I survived. And I am happy. You probably know that I am talking about yesterday here. And I am extremely happy that I was able to rest after that long day I had. Because if I weren't, I'm probably dead tired, still sleeping, and wouldn't be able to go on duty today.
Well to be honest, I was thinking of not going to work yesterday. But at the same time, I was thinking of my post mate's condition. Like, I really thought of her whilst contemplating if I should go to work. Because we were talking about not absenting because there are lots of our co-interns from other school who will. So if I would absent, she would be left alone in Clinical Microscopy I and II. Because she have to take over of my work, yeah? And I don't want that. Provided that it's actually New Year and there are massive people in the ER.
So I went to work. When I came there, she told us that she's stuck in the traffic. Meaning, I have to take over her work. Ha! It wasn't a good night. SOOO TOXIC. Follow ups here and there, processing many urine samples, releasing blood bags, and all that! But it was quite an experience.
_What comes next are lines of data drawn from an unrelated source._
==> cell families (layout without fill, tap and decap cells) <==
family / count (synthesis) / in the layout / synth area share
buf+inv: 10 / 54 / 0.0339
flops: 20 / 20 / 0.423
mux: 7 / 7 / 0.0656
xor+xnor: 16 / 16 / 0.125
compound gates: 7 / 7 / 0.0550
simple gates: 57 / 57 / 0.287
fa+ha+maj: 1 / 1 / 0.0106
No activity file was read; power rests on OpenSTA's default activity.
Oh well. That's life. And someone actually told me that I really shouldn't have went to work because I am not paid and all that and he made his point but for some reason, even though I'm dead tired, I didn't actually regret yesterday. I guess it's all about the experience.
I'm quite disappointed, right. But it isn't her point either. If I were in her position, I probably wouldn't go to work as well. Because of the hospital policy and all that stuff. But I'm still quite disappointed that I came to work for her sake and she didn't even think of mine. But we're friends.